Scientific classification
- Kingdom: Plantae
- Division: Chlorophyta
- Class: Chlorophyceae
- Order: Sphaeropleales
- Family: Dictyochloridaceae Fučíková, P.O.Lewis & L.A.Lewis
- Genus: Dictyochloris Vischer, 1945
- Type species: Dictyochloris fragrans Vischer
- Species: Dictyochloris fragrans; Dictyochloris pulchra;

= Dictyochloris =

Genus of algae

Dictyochloris is a genus of green algae in the class Chlorophyceae. It is the sole genus of the family Dictyochloridaceae. It is commonly found in terrestrial and subaerial habitats.

The genus Dictyochloris was first described by Wilhelm Vischer in 1945. Later, it was re-investigated by Richard C. Starr in 1955. It is not to be confused with Dictyochloris , which is a later (and thus illegitimate) homonym because it was described after Vischer used the name Dictyochloris. Because it is illegitimate, that genus was renamed to Dictyochlorella.

==Etymology==
The scientific name Dictyochloris has roots in the Greek language. The prefix “dictyo” is derived from the Greek word “δίκτυο” or “díktyo” meaning “network”, which is in reference to the net-like chloroplast present in this genus. The medial “-chloro-” is from “χλωρός” or “chloros” meaning “the colour green” because of the green pigment, chlorophyll, which colors the algae.

==Description==
Dictyochloris consists of solitary, spherical cells surrounded by a thin cell wall. Cells are coenocytic, i.e. have multiple nuclei. The chloroplast is net-like, parietal when young, developing into an irregular three-dimensional network. Chloroplasts lack pyrenoids.

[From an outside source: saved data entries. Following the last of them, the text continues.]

$ cat config.mk
export PLATFORM = sky130hd
export DESIGN_NAME = load_sequencer
export DESIGN_NICKNAME = d
export VERILOG_FILES = /design/src/rtl/load_seq_pkg.sv /design/src/rtl/load_sequencer_sync_fifo.sv /design/src/rtl/load_sequencer.sv
export SDC_FILE = /design/constraint.sdc
export NUM_CORES = 1
export LEC_CHECK = 0
export CORE_MARGIN = 3
export CORE_UTILIZATION = 25
export CTS_CLUSTER_SIZE = 24
export DETAILED_ROUTE_END_ITERATION = 10
export MAX_ROUTING_LAYER = met4
export SLEW_MARGIN = 25
export SYNTH_ARGS = -nofsm -noshare
export SYNTH_HDL_FRONTEND = slang
export SYNTH_HIERARCHICAL = 1
export SYNTH_SLANG_ARGS = --single-unit
export TNS_END_PERCENT = 50
$ cat constraint.sdc
create_clock -name clk -period 2.71 [get_ports clk]
set_input_delay 0.271 -clock clk [delete_from_list [all_inputs] [get_ports clk]]
set_output_delay 0.271 -clock clk [all_outputs]
set_load 0.02 [all_outputs]
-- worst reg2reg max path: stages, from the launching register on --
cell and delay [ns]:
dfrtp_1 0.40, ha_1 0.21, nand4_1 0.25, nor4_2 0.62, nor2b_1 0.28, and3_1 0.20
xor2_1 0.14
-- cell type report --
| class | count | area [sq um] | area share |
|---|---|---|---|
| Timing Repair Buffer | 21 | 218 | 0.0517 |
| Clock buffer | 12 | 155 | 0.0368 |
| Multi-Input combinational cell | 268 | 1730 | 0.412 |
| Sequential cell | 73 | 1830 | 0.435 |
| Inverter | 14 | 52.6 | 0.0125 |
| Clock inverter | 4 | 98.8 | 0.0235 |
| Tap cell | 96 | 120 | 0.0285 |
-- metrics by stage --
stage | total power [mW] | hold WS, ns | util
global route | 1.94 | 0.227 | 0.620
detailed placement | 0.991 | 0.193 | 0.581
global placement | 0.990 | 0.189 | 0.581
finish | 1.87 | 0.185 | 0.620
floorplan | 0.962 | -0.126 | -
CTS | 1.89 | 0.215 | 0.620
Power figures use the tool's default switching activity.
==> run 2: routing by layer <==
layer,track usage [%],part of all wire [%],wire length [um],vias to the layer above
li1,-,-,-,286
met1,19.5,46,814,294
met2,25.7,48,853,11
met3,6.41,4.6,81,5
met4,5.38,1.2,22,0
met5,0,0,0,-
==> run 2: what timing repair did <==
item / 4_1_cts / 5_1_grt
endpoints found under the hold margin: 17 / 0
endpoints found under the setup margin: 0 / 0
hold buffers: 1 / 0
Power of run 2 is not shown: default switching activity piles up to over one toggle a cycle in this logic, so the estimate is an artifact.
**src/rtl/rr_arbiter_8.sv**
```systemverilog
// rr_arbiter_8: eight-way round-robin arbiter with a bounded hold time.
// One grant at a time; a grant ends on done, on request withdrawal, or at MAX_HOLD.
module rr_arbiter_8 #(
    parameter int MAX_HOLD = 15
) (
    input  logic       clk,
    input  logic       rst_n,
    input  logic [7:0] req,
    input  logic       done,
    output logic [7:0] gnt,
    output logic [2:0] gnt_idx,
    output logic       gnt_valid,
    output logic       timeout
);

    typedef enum logic {
        IDLE,
        GRANT
    } state_t;

    localparam logic [7:0] HOLD_LAST = 8'(MAX_HOLD - 1);

    state_t     state;
    logic [2:0] ptr;
    logic [7:0] hold_cnt;
    logic [2:0] sel;
    logic [2:0] cand;
    logic       found;
    logic       at_limit;
    logic       holder_req;
    logic       release_now;

    // First requester at or after ptr, scanning upward with wrap.
    always_comb begin
        sel   = ptr;
        cand  = ptr;
        found = 1'b0;
        for (int k = 0; k < 8; k++) begin
            cand = ptr + 3'(k);
            if (!found && req[cand]) begin
                sel   = cand;
                found = 1'b1;
            end
        end
    end

    // Release conditions for the current holder.
    always_comb begin
        at_limit    = (hold_cnt == HOLD_LAST);
        holder_req  = req[gnt_idx];
        release_now = done || !holder_req || at_limit;
    end

    // Arbitration state machine with registered outputs.
    always_ff @(posedge clk or negedge rst_n) begin
        if (!rst_n) begin
            state     <= IDLE;
            ptr       <= 3'd0;
            hold_cnt  <= 8'd0;
            gnt       <= 8'd0;
            gnt_idx   <= 3'd0;
            gnt_valid <= 1'b0;
            timeout   <= 1'b0;
        end else begin
            timeout <= 1'b0;
            unique case (state)
                IDLE: begin
                    if (found) begin
                        state     <= GRANT;
                        gnt       <= 8'd1 << sel;
                        gnt_idx   <= sel;
                        gnt_valid <= 1'b1;
                        hold_cnt  <= 8'd0;
                    end
                end
                GRANT: begin
                    if (release_now) begin
                        state     <= IDLE;
                        ptr       <= gnt_idx + 3'd1;
                        gnt       <= 8'd0;
                        gnt_idx   <= 3'd0;
                        gnt_valid <= 1'b0;
                        hold_cnt  <= 8'd0;
                        // Only a pure hold-limit release is a timeout.
                        timeout   <= at_limit && !done && holder_req;
                    end else begin
                        hold_cnt <= hold_cnt + 8'd1;
                    end
                end
                default: begin
                    state <= IDLE;
                end
            endcase
        end
    end

endmodule

```
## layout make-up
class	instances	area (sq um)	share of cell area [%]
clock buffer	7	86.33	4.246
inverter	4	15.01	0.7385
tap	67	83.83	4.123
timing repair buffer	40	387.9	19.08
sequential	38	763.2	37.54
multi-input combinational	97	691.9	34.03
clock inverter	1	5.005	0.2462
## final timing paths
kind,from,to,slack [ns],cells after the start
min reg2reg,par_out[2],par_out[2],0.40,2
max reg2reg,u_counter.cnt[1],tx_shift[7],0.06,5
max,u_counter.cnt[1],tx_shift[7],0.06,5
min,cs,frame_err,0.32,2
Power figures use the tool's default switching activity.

Dictyochloris reproduces asexually via zoospores or aplanospores, which are produced when the mother cell's contents repeatedly undergo binary fission. Zoospores bear an eyespot and two flagella, one of which is slightly longer than the other.

The genus is morphologically similar to Dictyochloropsis, which also has chloroplasts in the form of an irregular, three-dimensional network of strands. However, Dictyochloropsis has one nucleus at maturity while Dictyochloris has multiple nuclei. Some Dictyochloropsis species have been transferred to a new genus, Symbiochloris.